**What you will do:**
Only one portion of the data is to be written out: from the line bearing "setup WS, ns" through the line bearing "resized for setup | 0 | 0". Write it exactly as it appears.

Saved entries
Content starts
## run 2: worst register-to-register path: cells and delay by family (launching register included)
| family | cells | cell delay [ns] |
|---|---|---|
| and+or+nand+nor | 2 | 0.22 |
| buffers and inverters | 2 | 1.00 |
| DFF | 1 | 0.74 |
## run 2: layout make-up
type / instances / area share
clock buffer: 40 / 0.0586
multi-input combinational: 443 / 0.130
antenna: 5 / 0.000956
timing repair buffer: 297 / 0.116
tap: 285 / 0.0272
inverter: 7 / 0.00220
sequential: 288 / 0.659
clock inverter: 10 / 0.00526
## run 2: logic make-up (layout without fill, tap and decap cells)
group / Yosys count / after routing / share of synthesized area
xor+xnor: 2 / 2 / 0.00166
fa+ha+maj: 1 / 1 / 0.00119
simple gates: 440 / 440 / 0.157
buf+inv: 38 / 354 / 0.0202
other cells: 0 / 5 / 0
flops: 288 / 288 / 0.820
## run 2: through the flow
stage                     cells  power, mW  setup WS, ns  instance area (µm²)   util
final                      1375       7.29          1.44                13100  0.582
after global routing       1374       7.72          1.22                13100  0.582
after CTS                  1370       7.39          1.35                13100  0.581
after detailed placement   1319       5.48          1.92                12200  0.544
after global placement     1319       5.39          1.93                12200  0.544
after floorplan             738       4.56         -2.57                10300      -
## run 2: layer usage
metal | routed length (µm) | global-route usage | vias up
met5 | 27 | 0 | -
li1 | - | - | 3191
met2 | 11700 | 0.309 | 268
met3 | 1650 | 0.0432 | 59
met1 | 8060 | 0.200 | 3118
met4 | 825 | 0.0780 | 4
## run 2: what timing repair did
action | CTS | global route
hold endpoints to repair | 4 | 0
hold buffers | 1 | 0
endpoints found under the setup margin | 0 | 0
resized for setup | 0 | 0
Content ends
Content starts
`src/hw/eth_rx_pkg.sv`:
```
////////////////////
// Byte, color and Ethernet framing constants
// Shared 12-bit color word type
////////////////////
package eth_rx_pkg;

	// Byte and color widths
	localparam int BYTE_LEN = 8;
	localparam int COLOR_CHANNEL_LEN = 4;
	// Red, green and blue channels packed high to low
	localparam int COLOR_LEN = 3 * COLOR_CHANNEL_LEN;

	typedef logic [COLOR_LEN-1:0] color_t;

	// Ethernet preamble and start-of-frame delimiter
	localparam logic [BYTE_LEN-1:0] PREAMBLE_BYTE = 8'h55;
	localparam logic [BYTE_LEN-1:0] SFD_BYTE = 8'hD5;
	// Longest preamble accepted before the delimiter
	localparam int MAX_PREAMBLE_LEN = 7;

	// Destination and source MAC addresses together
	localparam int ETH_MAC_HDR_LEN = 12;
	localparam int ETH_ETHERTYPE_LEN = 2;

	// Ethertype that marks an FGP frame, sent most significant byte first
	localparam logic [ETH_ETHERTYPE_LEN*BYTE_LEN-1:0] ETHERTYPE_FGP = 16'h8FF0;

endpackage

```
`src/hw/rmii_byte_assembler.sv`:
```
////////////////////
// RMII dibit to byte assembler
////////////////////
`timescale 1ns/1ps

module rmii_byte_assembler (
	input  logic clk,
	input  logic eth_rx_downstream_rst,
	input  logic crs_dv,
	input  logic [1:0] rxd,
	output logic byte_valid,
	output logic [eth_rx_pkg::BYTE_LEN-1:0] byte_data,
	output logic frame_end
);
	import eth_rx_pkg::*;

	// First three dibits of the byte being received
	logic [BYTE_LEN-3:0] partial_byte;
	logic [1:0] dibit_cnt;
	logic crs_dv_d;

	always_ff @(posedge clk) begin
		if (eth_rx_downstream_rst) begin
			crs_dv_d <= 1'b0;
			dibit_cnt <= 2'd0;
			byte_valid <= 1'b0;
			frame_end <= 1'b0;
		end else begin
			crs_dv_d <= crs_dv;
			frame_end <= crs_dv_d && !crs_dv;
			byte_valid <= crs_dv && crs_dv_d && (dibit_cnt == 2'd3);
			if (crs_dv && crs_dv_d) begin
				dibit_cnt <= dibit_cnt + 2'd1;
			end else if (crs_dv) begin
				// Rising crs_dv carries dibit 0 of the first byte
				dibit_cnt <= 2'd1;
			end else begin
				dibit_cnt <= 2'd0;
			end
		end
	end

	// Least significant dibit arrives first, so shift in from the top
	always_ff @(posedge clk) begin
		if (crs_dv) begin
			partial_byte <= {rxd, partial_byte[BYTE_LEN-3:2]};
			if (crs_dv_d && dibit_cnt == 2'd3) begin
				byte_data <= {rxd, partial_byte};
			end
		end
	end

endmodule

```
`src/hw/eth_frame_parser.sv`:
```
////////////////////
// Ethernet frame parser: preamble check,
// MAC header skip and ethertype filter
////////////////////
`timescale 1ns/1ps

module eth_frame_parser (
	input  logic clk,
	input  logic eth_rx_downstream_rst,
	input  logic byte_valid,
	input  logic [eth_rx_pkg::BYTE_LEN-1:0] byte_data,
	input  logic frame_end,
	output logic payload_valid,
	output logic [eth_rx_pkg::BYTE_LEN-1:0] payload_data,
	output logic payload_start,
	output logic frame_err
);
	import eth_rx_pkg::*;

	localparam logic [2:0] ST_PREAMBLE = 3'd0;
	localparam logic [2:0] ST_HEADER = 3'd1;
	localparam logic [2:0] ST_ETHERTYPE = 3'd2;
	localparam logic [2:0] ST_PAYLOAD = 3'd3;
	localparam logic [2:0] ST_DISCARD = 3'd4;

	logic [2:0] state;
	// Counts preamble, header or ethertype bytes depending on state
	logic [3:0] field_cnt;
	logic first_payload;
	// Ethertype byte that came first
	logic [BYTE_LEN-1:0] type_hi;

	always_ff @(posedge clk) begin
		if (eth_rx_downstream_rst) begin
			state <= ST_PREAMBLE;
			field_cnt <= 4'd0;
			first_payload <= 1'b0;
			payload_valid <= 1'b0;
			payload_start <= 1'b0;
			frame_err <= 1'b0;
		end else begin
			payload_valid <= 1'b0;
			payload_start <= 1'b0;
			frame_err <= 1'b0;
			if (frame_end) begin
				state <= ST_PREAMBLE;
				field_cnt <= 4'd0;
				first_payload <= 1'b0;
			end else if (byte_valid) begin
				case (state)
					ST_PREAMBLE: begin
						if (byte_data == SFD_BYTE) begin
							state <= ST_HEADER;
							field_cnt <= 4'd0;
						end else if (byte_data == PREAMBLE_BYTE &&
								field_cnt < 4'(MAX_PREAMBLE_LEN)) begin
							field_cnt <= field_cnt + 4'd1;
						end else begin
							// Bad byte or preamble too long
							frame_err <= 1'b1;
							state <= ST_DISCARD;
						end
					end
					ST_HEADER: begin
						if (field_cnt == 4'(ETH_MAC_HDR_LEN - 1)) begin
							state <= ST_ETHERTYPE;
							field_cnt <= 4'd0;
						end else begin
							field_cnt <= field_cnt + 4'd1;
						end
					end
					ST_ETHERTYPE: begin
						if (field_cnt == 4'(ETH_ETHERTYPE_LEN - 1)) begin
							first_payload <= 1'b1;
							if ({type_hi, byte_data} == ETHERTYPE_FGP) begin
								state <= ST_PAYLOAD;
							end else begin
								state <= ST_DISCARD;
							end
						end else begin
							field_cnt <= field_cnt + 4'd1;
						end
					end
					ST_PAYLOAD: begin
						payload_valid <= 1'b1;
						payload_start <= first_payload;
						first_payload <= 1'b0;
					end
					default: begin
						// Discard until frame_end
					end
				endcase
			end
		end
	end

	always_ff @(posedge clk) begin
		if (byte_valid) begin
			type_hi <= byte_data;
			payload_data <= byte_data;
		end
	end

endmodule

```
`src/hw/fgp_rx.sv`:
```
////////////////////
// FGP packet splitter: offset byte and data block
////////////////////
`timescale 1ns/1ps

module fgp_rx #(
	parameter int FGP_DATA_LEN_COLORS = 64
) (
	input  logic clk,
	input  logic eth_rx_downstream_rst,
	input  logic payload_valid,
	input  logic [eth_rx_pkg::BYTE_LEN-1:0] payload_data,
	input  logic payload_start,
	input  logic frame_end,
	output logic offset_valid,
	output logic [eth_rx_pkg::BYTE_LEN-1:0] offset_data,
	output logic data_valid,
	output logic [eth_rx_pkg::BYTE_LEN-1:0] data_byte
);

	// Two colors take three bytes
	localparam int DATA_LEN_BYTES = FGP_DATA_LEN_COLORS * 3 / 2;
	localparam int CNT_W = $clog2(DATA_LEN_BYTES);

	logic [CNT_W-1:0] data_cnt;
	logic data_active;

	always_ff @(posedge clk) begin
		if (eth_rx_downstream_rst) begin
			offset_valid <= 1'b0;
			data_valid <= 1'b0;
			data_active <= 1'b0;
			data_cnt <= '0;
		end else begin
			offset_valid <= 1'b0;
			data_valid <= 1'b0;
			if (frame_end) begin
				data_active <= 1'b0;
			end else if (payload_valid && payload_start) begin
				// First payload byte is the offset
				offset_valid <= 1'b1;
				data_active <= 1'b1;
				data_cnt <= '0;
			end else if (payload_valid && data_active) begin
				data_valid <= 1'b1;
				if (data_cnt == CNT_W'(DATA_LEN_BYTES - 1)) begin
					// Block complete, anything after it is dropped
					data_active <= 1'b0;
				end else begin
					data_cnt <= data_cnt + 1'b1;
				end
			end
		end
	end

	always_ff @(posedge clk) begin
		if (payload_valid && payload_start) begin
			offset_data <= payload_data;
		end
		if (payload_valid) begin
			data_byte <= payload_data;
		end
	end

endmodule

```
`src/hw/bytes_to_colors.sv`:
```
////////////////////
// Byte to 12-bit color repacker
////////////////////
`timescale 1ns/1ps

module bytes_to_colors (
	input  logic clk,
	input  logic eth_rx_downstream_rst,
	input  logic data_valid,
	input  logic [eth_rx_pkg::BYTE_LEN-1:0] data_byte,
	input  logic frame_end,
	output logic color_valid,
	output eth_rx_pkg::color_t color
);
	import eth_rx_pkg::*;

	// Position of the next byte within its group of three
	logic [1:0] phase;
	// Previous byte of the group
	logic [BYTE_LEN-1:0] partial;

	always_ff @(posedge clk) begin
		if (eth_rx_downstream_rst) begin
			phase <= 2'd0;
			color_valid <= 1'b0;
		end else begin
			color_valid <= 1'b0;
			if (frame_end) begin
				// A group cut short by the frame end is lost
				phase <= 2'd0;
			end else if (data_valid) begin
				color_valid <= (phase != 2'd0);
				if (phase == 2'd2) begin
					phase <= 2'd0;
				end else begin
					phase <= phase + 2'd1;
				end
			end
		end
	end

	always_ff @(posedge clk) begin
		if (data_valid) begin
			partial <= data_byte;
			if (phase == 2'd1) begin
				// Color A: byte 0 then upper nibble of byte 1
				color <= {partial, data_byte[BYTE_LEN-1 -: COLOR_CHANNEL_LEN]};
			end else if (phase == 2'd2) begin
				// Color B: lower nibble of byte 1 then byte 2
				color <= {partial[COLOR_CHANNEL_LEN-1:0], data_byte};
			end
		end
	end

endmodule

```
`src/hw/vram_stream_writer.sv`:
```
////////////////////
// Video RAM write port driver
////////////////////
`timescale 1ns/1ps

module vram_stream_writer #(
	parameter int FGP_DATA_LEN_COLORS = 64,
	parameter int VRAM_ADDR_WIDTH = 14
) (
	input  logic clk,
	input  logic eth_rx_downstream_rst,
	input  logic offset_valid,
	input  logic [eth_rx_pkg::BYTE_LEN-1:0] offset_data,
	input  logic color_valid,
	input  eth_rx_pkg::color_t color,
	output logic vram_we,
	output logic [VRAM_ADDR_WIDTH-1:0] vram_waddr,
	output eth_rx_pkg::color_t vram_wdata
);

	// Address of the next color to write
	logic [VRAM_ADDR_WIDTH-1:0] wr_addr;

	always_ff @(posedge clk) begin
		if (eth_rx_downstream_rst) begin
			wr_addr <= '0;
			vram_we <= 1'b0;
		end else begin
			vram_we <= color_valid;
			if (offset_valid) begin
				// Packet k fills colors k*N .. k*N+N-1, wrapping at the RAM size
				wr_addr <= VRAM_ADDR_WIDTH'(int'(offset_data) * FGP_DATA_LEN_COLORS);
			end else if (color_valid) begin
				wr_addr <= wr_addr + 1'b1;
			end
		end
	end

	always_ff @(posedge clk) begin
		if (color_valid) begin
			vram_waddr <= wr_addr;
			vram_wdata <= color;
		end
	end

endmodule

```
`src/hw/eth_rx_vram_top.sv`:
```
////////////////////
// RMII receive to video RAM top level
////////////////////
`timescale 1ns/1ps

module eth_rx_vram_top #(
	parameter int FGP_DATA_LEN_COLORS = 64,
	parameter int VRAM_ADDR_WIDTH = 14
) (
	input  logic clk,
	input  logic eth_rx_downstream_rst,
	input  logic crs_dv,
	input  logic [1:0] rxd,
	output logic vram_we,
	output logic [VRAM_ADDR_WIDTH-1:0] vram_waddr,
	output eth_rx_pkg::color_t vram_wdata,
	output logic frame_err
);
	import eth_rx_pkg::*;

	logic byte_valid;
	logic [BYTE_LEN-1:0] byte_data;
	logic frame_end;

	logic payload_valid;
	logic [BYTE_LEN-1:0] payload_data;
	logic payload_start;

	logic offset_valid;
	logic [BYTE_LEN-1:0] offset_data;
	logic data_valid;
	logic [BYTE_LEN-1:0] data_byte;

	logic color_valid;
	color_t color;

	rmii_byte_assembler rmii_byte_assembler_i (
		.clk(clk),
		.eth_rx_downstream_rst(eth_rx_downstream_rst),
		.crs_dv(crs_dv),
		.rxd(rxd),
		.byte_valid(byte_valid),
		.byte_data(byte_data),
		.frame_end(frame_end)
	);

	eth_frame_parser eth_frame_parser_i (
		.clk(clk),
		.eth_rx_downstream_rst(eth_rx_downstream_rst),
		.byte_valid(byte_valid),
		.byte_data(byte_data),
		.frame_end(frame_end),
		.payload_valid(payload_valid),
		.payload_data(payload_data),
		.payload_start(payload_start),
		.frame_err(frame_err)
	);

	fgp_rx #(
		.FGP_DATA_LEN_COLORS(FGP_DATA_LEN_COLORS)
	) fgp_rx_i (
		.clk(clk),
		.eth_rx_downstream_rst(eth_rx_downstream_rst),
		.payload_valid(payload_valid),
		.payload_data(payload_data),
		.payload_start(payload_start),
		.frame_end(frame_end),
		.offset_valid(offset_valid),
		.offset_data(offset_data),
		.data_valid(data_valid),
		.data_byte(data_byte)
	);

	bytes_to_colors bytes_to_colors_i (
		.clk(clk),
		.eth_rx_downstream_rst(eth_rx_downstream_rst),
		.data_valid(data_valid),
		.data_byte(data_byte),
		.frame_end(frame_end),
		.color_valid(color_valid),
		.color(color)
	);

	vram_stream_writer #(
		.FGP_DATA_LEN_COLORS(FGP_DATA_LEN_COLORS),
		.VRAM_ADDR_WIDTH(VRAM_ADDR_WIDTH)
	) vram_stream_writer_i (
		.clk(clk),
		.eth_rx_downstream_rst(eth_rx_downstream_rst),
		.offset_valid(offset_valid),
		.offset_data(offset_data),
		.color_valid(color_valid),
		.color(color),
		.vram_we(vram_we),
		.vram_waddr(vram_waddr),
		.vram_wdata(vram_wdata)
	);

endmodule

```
Content ends
Content starts
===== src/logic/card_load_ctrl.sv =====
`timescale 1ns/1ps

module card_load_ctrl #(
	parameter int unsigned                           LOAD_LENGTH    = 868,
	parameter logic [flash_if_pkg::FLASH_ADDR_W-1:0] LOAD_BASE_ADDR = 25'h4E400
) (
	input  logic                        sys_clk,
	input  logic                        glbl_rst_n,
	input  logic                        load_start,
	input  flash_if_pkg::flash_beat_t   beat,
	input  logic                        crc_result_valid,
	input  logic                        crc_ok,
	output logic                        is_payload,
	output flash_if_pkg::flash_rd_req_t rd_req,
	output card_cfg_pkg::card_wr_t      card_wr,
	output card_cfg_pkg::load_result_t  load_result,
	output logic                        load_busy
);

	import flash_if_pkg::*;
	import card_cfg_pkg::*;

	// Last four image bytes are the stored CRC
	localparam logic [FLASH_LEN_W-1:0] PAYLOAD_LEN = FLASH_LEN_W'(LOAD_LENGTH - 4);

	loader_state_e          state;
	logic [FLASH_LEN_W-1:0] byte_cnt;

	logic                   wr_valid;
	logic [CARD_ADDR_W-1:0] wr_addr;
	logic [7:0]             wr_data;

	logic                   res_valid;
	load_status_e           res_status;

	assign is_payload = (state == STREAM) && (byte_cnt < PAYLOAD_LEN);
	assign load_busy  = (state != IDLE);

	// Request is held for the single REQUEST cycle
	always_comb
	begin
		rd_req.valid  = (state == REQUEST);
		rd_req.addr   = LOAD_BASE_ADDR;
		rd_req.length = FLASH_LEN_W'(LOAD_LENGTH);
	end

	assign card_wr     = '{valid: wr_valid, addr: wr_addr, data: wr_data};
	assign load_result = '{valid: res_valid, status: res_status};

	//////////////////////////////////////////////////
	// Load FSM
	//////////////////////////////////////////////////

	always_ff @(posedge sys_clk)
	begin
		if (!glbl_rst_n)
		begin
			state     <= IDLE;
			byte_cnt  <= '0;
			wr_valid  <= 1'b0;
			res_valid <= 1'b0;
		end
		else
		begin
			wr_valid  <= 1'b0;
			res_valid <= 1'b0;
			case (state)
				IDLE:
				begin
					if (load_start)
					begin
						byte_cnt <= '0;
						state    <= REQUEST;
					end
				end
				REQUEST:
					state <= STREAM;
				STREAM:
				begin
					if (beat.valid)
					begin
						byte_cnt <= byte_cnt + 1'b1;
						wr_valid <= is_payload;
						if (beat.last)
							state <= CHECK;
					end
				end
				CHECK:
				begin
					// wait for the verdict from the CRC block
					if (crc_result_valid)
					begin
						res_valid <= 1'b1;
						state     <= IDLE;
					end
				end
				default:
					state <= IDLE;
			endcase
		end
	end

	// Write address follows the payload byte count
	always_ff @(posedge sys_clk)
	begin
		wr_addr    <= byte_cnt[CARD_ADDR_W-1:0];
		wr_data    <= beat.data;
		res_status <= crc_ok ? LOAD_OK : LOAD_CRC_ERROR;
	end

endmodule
Content ends
**Result of this exercise:**
stage                     cells  power, mW  setup WS, ns  instance area (µm²)   util
final                      1375       7.29          1.44                13100  0.582
after global routing       1374       7.72          1.22                13100  0.582
after CTS                  1370       7.39          1.35                13100  0.581
after detailed placement   1319       5.48          1.92                12200  0.544
after global placement     1319       5.39          1.93                12200  0.544
after floorplan             738       4.56         -2.57                10300      -
## run 2: layer usage
metal | routed length (µm) | global-route usage | vias up
met5 | 27 | 0 | -
li1 | - | - | 3191
met2 | 11700 | 0.309 | 268
met3 | 1650 | 0.0432 | 59
met1 | 8060 | 0.200 | 3118
met4 | 825 | 0.0780 | 4
## run 2: what timing repair did
action | CTS | global route
hold endpoints to repair | 4 | 0
hold buffers | 1 | 0
endpoints found under the setup margin | 0 | 0
resized for setup | 0 | 0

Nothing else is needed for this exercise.